Yes. There's actually two, but if you go by this strict, you can only use like, L once. There's only one. It starts with a C.

A (48:31)

Now I can't even think of any countries to start with the letter.

C (48:33)

Cuba. Canada. Cuba.

D (48:40)

China. Second letter is R.

C (48:44)

Croatia.

D (48:46)

That's it.

A (48:48)

That's it.

C (48:51)

There we go. I only needed 85 clues to get it. All right, go me.

A (48:55)

That's pretty good.

D (48:57)

Oh, that was good. After two letters. That's very impressive.

A (49:01)

If this was Wheel of Fortune, you just won the jackpot pot.

C (49:05)

So what do I win, guys?

B (49:07)

Oh, nothing.

D (49:09)

Are undying admiration. That's right. She's worth more than any money amount. Yeah. This adjective could be used to describe the group of muscles that are strengthened by push ups and bench presses.

A (49:21)

Pecs.

D (49:23)

Pectoral.

A (49:24)

Pectoral.

D (49:25)

Pectoral.

B (49:25)

Yeah.

D (49:26)

Very good. Wow. All right, third and final. Oh, this is terrible.
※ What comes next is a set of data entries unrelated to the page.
$ cat config.mk
export PLATFORM = sky130hd
export DESIGN_NAME = hazard_ctrl_unit
export DESIGN_NICKNAME = d
export VERILOG_FILES = /design/src/rtl/hazard_ctrl_unit_pkg.sv /design/src/rtl/hazard_ctrl_unit_fwd_select.sv /design/src/rtl/hazard_ctrl_unit.sv
export SDC_FILE = /design/constraint.sdc
export NUM_CORES = 1
export LEC_CHECK = 0
export ABC_AREA = 1
export CAP_MARGIN = 25
export CORE_MARGIN = 1.5
export CORE_UTILIZATION = 41
export CTS_CLUSTER_DIAMETER = 50
export DETAILED_ROUTE_END_ITERATION = 12
export PLACE_DENSITY = 0.84
export SETUP_SLACK_MARGIN = 0.1
export SLEW_MARGIN = 30
export SYNTH_ARGS = -nofsm -noshare
export SYNTH_HDL_FRONTEND = slang
export SYNTH_SLANG_ARGS = --single-unit
$ cat constraint.sdc
create_clock -name clk -period 2.4 [get_ports clk]
set_input_delay 0.48 -clock clk [delete_from_list [all_inputs] [get_ports clk]]
set_output_delay 0.48 -clock clk [all_outputs]
set_load 0.02 [all_outputs]
$ cat src/rtl/hazard_ctrl_unit_pkg.sv
// Shared definitions for the 5-stage pipeline hazard sequencer.
// Latency: n/a (types and constants only).
// Backpressure: n/a.
package hazard_ctrl_unit_pkg;

    // Sequencer states, 2-bit encoded.
    typedef enum logic [1:0] {
        RUN    = 2'd0,
        STALL  = 2'd1,
        DRAIN  = 2'd2,
        HALTED = 2'd3
    } hcu_state_e;

    // Operand source select latched into ID/EX.
    localparam logic [1:0] FWD_REG   = 2'd0;  // register file
    localparam logic [1:0] FWD_EXMEM = 2'd1;  // EX/MEM result
    localparam logic [1:0] FWD_MEMWB = 2'd2;  // MEM/WB result

endpackage

$ cat src/rtl/hazard_ctrl_unit_fwd_select.sv
// Operand forwarding select for one source register of the ID instruction.
// Latency: purely combinational, zero cycles.
// Backpressure: none; output follows inputs every cycle.
//
// Ports: i_src (source reg), i_ex_rd/i_ex_regwrite (EX producer),
//        i_mem_rd/i_mem_regwrite (MEM producer), o_fwd (FWD_* select).
module hazard_ctrl_unit_fwd_select
    import hazard_ctrl_unit_pkg::*;
#(
    parameter int REG_ADDR_W = 4
) (
    input  logic [REG_ADDR_W-1:0] i_src,
    input  logic [REG_ADDR_W-1:0] i_ex_rd,
    input  logic                  i_ex_regwrite,
    input  logic [REG_ADDR_W-1:0] i_mem_rd,
    input  logic                  i_mem_regwrite,
    output logic [1:0]            o_fwd
);

    logic w_ex_hit;
    logic w_mem_hit;

    // Register 0 is hardwired, so a write to it is never a real producer.
    assign w_ex_hit  = i_ex_regwrite  && (i_ex_rd  != '0) && (i_ex_rd  == i_src);
    assign w_mem_hit = i_mem_regwrite && (i_mem_rd != '0) && (i_mem_rd == i_src);

    // The younger producer (EX) holds the most recent value and wins.
    always_comb begin
        o_fwd = FWD_REG;
        if (w_ex_hit) begin
            o_fwd = FWD_EXMEM;
        end else if (w_mem_hit) begin
            o_fwd = FWD_MEMWB;
        end
    end

endmodule

$ cat src/rtl/hazard_ctrl_unit.sv
// Pipeline sequencer: load-use stalls, taken-branch flushes, HLT drain/halt, forwarding selects.
// Latency: control outputs are combinational on current state + ID/EX/MEM info; state advances per clk.
// Backpressure: stalls PC and IF/ID via enables; bubbles via ID/EX clear; HALTED freezes everything.
//
// Ports:
//   clk, rst_n                 clock, asynchronous active-low reset
//   id_rs/id_rt/id_uses_*      sources of the instruction in ID; id_hlt marks HLT
//   ex_rd/ex_regwrite/ex_memread   destination info of the instruction in EX
//   mem_rd/mem_regwrite        destination info of the instruction in MEM
//   mem_branch_taken           redirect resolved in MEM
//   pc_write_en, if_id_write_en, if_id_clear, id_ex_write_en, id_ex_clear, ex_mem_clear
//   forwardA/forwardB          operand selects (FWD_* encoding)
//   halted                     core halted (sticky until reset)
//   stall_cnt/flush_cnt        saturating event counters, present only with HAZARD_PERF_CNT_EN
module hazard_ctrl_unit
    import hazard_ctrl_unit_pkg::*;
#(
    parameter int REG_ADDR_W        = 4,
    parameter int LOAD_STALL_CYCLES = 1,
    parameter int DRAIN_CYCLES      = 3
) (
    input  logic                  clk,
    input  logic                  rst_n,
    input  logic [REG_ADDR_W-1:0] id_rs,
    input  logic [REG_ADDR_W-1:0] id_rt,
    input  logic                  id_uses_rs,
    input  logic                  id_uses_rt,
    input  logic                  id_hlt,
    input  logic [REG_ADDR_W-1:0] ex_rd,
    input  logic                  ex_regwrite,
    input  logic                  ex_memread,
    input  logic [REG_ADDR_W-1:0] mem_rd,
    input  logic                  mem_regwrite,
    input  logic                  mem_branch_taken,
    output logic                  pc_write_en,
    output logic                  if_id_write_en,
    output logic                  if_id_clear,
    output logic                  id_ex_write_en,
    output logic                  id_ex_clear,
    output logic                  ex_mem_clear,
    output logic [1:0]            forwardA,
    output logic [1:0]            forwardB,
    output logic                  halted
`ifdef HAZARD_PERF_CNT_EN
    ,
    output logic [15:0]           stall_cnt,
    output logic [15:0]           flush_cnt
`endif
);

    localparam int CNT_MAX = (DRAIN_CYCLES > LOAD_STALL_CYCLES) ? DRAIN_CYCLES : LOAD_STALL_CYCLES;
    localparam int CNT_W   = (CNT_MAX < 2) ? 1 : $clog2(CNT_MAX + 1);

    localparam logic [CNT_W-1:0] DRAIN_LOAD = CNT_W'(DRAIN_CYCLES);
    localparam logic [CNT_W-1:0] STALL_LOAD = CNT_W'(LOAD_STALL_CYCLES - 1);
    localparam logic [CNT_W-1:0] CNT_ONE    = CNT_W'(1);

    hcu_state_e       r_state;
    hcu_state_e       w_nxt_state;
    logic [CNT_W-1:0] r_cnt;
    logic [CNT_W-1:0] w_nxt_cnt;

    logic w_load_use;
    logic w_bubble;
    logic w_pc_we;
    logic w_if_id_we;
    logic w_if_id_clr;
    logic w_id_ex_we;
    logic w_id_ex_clr;
    logic w_ex_mem_clr;

    // ------------------------------------------------------------------
    // Forwarding selects
    // ------------------------------------------------------------------
    hazard_ctrl_unit_fwd_select #(.REG_ADDR_W(REG_ADDR_W)) u_fwd_rs (
        .i_src          (id_rs),
        .i_ex_rd        (ex_rd),
        .i_ex_regwrite  (ex_regwrite),
        .i_mem_rd       (mem_rd),
        .i_mem_regwrite (mem_regwrite),
        .o_fwd          (forwardA)
    );

    hazard_ctrl_unit_fwd_select #(.REG_ADDR_W(REG_ADDR_W)) u_fwd_rt (
        .i_src          (id_rt),
        .i_ex_rd        (ex_rd),
        .i_ex_regwrite  (ex_regwrite),
        .i_mem_rd       (mem_rd),
        .i_mem_regwrite (mem_regwrite),
        .o_fwd          (forwardB)
    );

    // A load in EX cannot forward in time; only real reads of a nonzero reg count.
    assign w_load_use = ex_memread && (ex_rd != '0) &&
                        ((id_uses_rs && (ex_rd == id_rs)) ||
                         (id_uses_rt && (ex_rd == id_rt)));

    // ------------------------------------------------------------------
    // Control outputs and next state. Outputs are Mealy so that a hazard
    // seen in ID takes effect in the same cycle.
    // ------------------------------------------------------------------
    always_comb begin
        w_nxt_state  = r_state;
        w_nxt_cnt    = r_cnt;
        w_bubble     = 1'b0;
        w_pc_we      = 1'b1;
        w_if_id_we   = 1'b1;
        w_if_id_clr  = 1'b0;
        w_id_ex_we   = 1'b1;
        w_id_ex_clr  = 1'b0;
        w_ex_mem_clr = 1'b0;

        if (r_state == HALTED) begin
            w_pc_we    = 1'b0;
            w_if_id_we = 1'b0;
            w_id_ex_we = 1'b0;
        end else if (mem_branch_taken) begin
            // Everything younger than MEM is on the wrong path, including
            // any pending stall or an HLT being drained.
            w_if_id_clr  = 1'b1;
            w_id_ex_clr  = 1'b1;
            w_ex_mem_clr = 1'b1;
            w_nxt_state  = RUN;
            w_nxt_cnt    = '0;
        end else if (r_state == DRAIN) begin
            // Fetch frozen and front end emptied; EX/MEM keeps retiring.
            w_pc_we     = 1'b0;
            w_if_id_clr = 1'b1;
            w_id_ex_clr = 1'b1;
            if (r_cnt <= CNT_ONE) begin
                w_nxt_state = HALTED;
                w_nxt_cnt   = '0;
            end else begin
                w_nxt_cnt = r_cnt - CNT_ONE;
            end
        end else if (id_hlt) begin
            w_pc_we     = 1'b0;
            w_if_id_clr = 1'b1;
            w_id_ex_clr = 1'b1;
            if (DRAIN_CYCLES == 0) begin
                w_nxt_state = HALTED;
                w_nxt_cnt   = '0;
            end else begin
                w_nxt_state = DRAIN;
                w_nxt_cnt   = DRAIN_LOAD;
            end
        end else if (r_state == STALL) begin
            w_pc_we     = 1'b0;
            w_if_id_we  = 1'b0;
            w_id_ex_clr = 1'b1;
            w_bubble    = 1'b1;
            if (r_cnt <= CNT_ONE) begin
                w_nxt_state = RUN;
                w_nxt_cnt   = '0;
            end else begin
                w_nxt_cnt = r_cnt - CNT_ONE;
            end
        end else if (w_load_use) begin
            // First bubble is inserted right away; extra ones come from STALL.
            w_pc_we     = 1'b0;
            w_if_id_we  = 1'b0;
            w_id_ex_clr = 1'b1;
            w_bubble    = 1'b1;
            if (LOAD_STALL_CYCLES > 1) begin
                w_nxt_state = STALL;
                w_nxt_cnt   = STALL_LOAD;
            end
        end
    end

    always_ff @(posedge clk or negedge rst_n) begin
        if (!rst_n) begin
            r_state <= RUN;
            r_cnt   <= '0;
        end else begin
            r_state <= w_nxt_state;
            r_cnt   <= w_nxt_cnt;
        end
    end

    assign pc_write_en    = w_pc_we;
    assign if_id_write_en = w_if_id_we;
    assign if_id_clear    = w_if_id_clr;
    assign id_ex_write_en = w_id_ex_we;
    assign id_ex_clear    = w_id_ex_clr;
    assign ex_mem_clear   = w_ex_mem_clr;
    assign halted         = (r_state == HALTED);

`ifdef HAZARD_PERF_CNT_EN
    // ------------------------------------------------------------------
    // Saturating event counters
    // ------------------------------------------------------------------
    logic [15:0] r_stall_cnt;
    logic [15:0] r_flush_cnt;

    always_ff @(posedge clk or negedge rst_n) begin
        if (!rst_n) begin
            r_stall_cnt <= '0;
            r_flush_cnt <= '0;
        end else begin
            if (w_bubble && (r_stall_cnt != 16'hFFFF)) begin
                r_stall_cnt <= r_stall_cnt + 16'd1;
            end
            if (mem_branch_taken && (r_flush_cnt != 16'hFFFF)) begin
                r_flush_cnt <= r_flush_cnt + 16'd1;
            end
        end
    end

    assign stall_cnt = r_stall_cnt;
    assign flush_cnt = r_flush_cnt;
`endif

endmodule

==> impl_metrics.py <==
metrics = {
    "global_route": {
        "grt_max_degree": 7,
        "globalRouteOverflowTotal": 0,
        "antenna_found_initial": 0,
        "grt_pass1_wl_um": 3443,
        "grt_usage_pct": 24.02,
        "grt_pass1_vias": 901,
    },
    "timing": {
        "fin_crit_ps": 2230,
        "timing.slew.headroom_pct": 80.72,
        "rsz0062_at_grt": "false",
        "finalClockSkew_ps": 5.542,
        "setup_violations": 0,
        "min_period_over_period_pct": 92.93,
        "fmax_mhz": 448.4,
        "hold_viol_final": 0,
        "worst_hold_slack_ps": 445.6,
        "slew_viol_final": 0,
        "tightestPinTransition_ps": 289.2,
    },
    "floorplan": {
        "fp.coreArea_mm2": 0.001506,
        "io_pins": 36,
        "die_y_um": 43.07,
        "rows": 14,
        "start_util_pct": 43.69,
        "die_area_mm2": 0.001855,
        "chipWidth_um": 43.07,
    },
    "cells_and_area": {
        "seq_area_um2": 100.1,
        "fin_util_pct": 76.25,
        "drive_above_1_share_pct": 24.70,
        "antenna_cells": 0,
        "area_delta_synth_final_pct": 74.52,
        "fillCellCount": 117,
        "nets": 196,
        "multi_input_area_um2": 456.7,
    },
    "setup_path": {
        "startpoint_type": "input port",
        "critical_path_class": "input port to output pin",
        "crit_path_end_kind": "output pin",
        "worstPathRequired_ps": 1920,
        "ff2ff_setup_slack_ps": 950,
        "cp_max_fo": 3,
        "arrival_ps": 1750,
    },
    "job": {
        "drv_cap": 0,
    },
    "clocking": {
        "cts_made_buffers": 3,
        "cts.path.max_buffers": 2,
        "cts_root_buffer": "clkbuf_4",
        "cts_tree": "done",
        "worstSkewPairLatency_ps": 230,
        "cts_hold_buf": 0,
        "ctsHtreeMaxLevel": 1,
        "post-cts-setup-buffer-count": 0,
        "clkSinkCount": 4,
        "clkSlewWorstSetupHoldPaths_ps": 40,
    },
    "power": {
        "intPower_uw": 319.6,
        "power_frac_comb_pct": 65.1,
        "pwr-share-clk_pct": 14.4,
        "switching_share_pct": 44.68,
        "vdd_drop_max_mv": 0.3948,
        "p_sw_uw": 258.1,
        "p_leak_uw": 0.0006819,
        "power_density_mw_per_mm2": 503.0,
        "pwr-share-seq_pct": 20.5,
    },
    "drt": {
        "via_per_inst": 4.786,
        "first_iter_violations": 10,
        "wl_per_cell_um": 11.52,
        "ant_nets": 0,
        "drc": 0,
        "firstDrtPassIters": 4,
        "wl_um": 2096,
        "vias": 871,
    },
    "status": {
        "status": "finished clean",
    },
    "placement": {
        "port_buffers": 35,
        "gp_congestion": 0.8258,
        "dp_hpwl_um": 1716,
    },
    "synthesis": {
        "synth.largest_area_cell": "nand2_1",
        "yosysSeqAreaShare_pct": 15.21,
        "syn_area_per_cell_um2": 5.773,
        "synth_area_um2": 658.1,
        "post_synth_num_cell_types": 22,
        "ys_warn_count": 0,
        "syn_inst": 114,
        "yosys-top-cells-area": "nand2_1 21%, dfrtp_1 15%, inv_1 12%",
        "synth_top_area_share_pct": 20.53,
        "synth_seq_cells": 4,
        "syn_nets": 142,
    },
    "worst_hold_path": {
        "min-delay-path-class": "input port to asynchronous set/reset pin",
    },
}
## through the flow
step	instance area (um2)	power, uW	setup slack (ps)	TNS, ps	std cells
after floorplan	658.1	341.3	411.2	0	114
after global routing	1149	618.1	112.8	0	182
after CTS	1132	576.9	98.87	0	182
final	1149	577.7	169.7	0	182
after detailed placement	1134	510.5	-418.6	-2562	179
after global placement	1134	490.3	-373.4	-2257	179
## cells in the mapped netlist
library cell  instances
nor2_1               12
inv_2                 3
ha_1                  3
buf_4                 2
nand3_1               2
clkinvlp_4            1
a21oi_1               1
xor2_1                4
inv_1                21
o31ai_1               1
o21ai_0               2
o21ai_1               4
o21ai_2               1
nand2_1              36
nor2_2                4
dfrtp_1               4
nand2b_1              1
nor4_1                2
nand2_2               2
a31oi_4               1
xnor2_1               4
nand4_1               3
## critical path, cell delays in order
cell	delay [ps]
clkdlybuf4s50_1	490
inv_2	50
nor2_1	110
clkdlybuf4s50_1	620
## per-layer routing
layer	vias to the layer above	wire, um	global-route usage, %
met3	2	118	2.979
met2	28	1139	48.18
li1	450	-	-
met1	391	824	25.19
met5	-	0	0
met4	0	14	7.273
## layout make-up
cell class	instances	area share (%)
inverters	25	8.497
clock buffers	3	1.961
repair buffers	51	39.32
multi-input cells	83	39.76
flip-flops and latches	4	8.715
well taps	16	1.743
## timing repair
action	4_1_cts	5_1_grt
resized for setup	35	10
endpoints found under the hold margin	0	0
endpoints found under the setup margin	8	7
pin swaps	0	1
gates cloned	0	0
## placed cells by master (no fill, tap or decap)
cell type and instances:
xor2_1 4, clkbuf_4 3, nand2b_1 1, nand4_1 3, a31oi_4 1, nor4_1 1
o21ai_0 2, dfrtp_1 4, nor4_2 1, dlymetal6s2s_1 8, o31ai_1 1, nand2_2 2
inv_2 3, ha_1 3, xnor2_1 4, buf_2 6, dlygate4sd2_1 5, nand2_1 36
a21oi_1 1, buf_4 17, nor2_1 10, o21ai_2 1, clkinvlp_4 1, inv_1 21
nor2_2 6, o21ai_1 4, clkdlybuf4s50_1 15, nand3_1 2
## logic make-up after synthesis
| logic type | after synthesis | share of synthesized area, % |
|---|---|---|
| AND/OR/NAND/NOR | 62 | 40.30 |
| buffers and inverters | 27 | 17.11 |
| AO/OA/AOI/OAI | 10 | 11.03 |
| XOR/XNOR | 8 | 10.65 |
| flip-flops | 4 | 15.21 |
| adder cells (fa/ha/maj) | 3 | 5.704 |
## worst paths after layout
path,depth (start not counted),start,to
worst min-delay path,1,rst_n,r_state[0]
worst max-delay path,4,mem_branch_taken,ex_mem_clear
min in group clk,2,r_cnt[1],r_cnt[1]
max in group asynchronous,1,rst_n,r_cnt[1]
worst min register to register,2,r_cnt[1],r_cnt[1]
worst max register to register,5,r_state[0],r_state[1]
## power by group through the flow
stage / Sequential (uW) / Clock [uW] / Combinational, uW
final: 119 / 83.0 / 376
after CTS: 119 / 83.7 / 374
after global placement: 117 / 0 / 373
after detailed placement: 120 / 0 / 390
after global routing: 122 / 84.2 / 412
after floorplan: 112 / 0 / 229
## state kept, by name (all words and copies together), names as in the netlist
name,flops
r_cnt,2
r_state,2
Power figures use the tool's default switching activity.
The number one hit song Mac the Knife was adapted from the opening song of a German musical whose name, when translated into English, means the three penny Blank.

C (49:46)

The three penny.

B (49:47)

What are we trying to figure out? What word goes in blank?

D (49:51)

Yes.

C (49:51)

A three penny blank.

B (49:53)

The three penny.

A (49:56)

Alpaca.

B (50:02)

That was like too many levels of bread.

C (50:07)

No.

D (50:11)

If it's a treat. If it's a musical, like, if it's a musical. If it's something on stage and people are singing, you could call it a microphone.

C (50:23)

A musical like people are on stage and singing. It's a musical.

D (50:31)

Like Carmen would be a more famous example.

B (50:33)

Opera.

C (50:34)

Oh.

D (50:36)

Oh.

B (50:36)

All right. That was good.

C (50:42)

That was so lame. There's so many A's there. Like string.

D (50:48)

Yeah, it's tough.

B (50:49)

All right, well, that was good. We each got one. Matt got the fewest clues, Marianne got the second fewest and I needed the most clues. So that's how we would. I would structure the winning on this one.

A (51:00)

Yeah.

D (51:01)

So, but like, points. Matt would win.

B (51:04)

Yeah.

D (51:05)

Because he had zero clues. But we don't do that. We don't play that way.

B (51:08)

We're all winners.

C (51:09)

We're all winners. That's what's so great about this. We all get a trophy.

B (51:12)

Exactly.

A (51:17)

Dr. Senna, thank you for coming on. This was so much fun. And I now feel much better about dealing with AA patients, so really appreciate you, and I really appreciate all of our listeners for tuning in. I hope you laughed once or twice, hope you learned a thing or two. But mostly I'm hoping that you're planning to join us again next week. And until then, I'm Matt Zyrus.

D (51:39)

I'm Tim Patton.

B (51:40)

And I'm Laura Farris. And we are Derms on Drugs.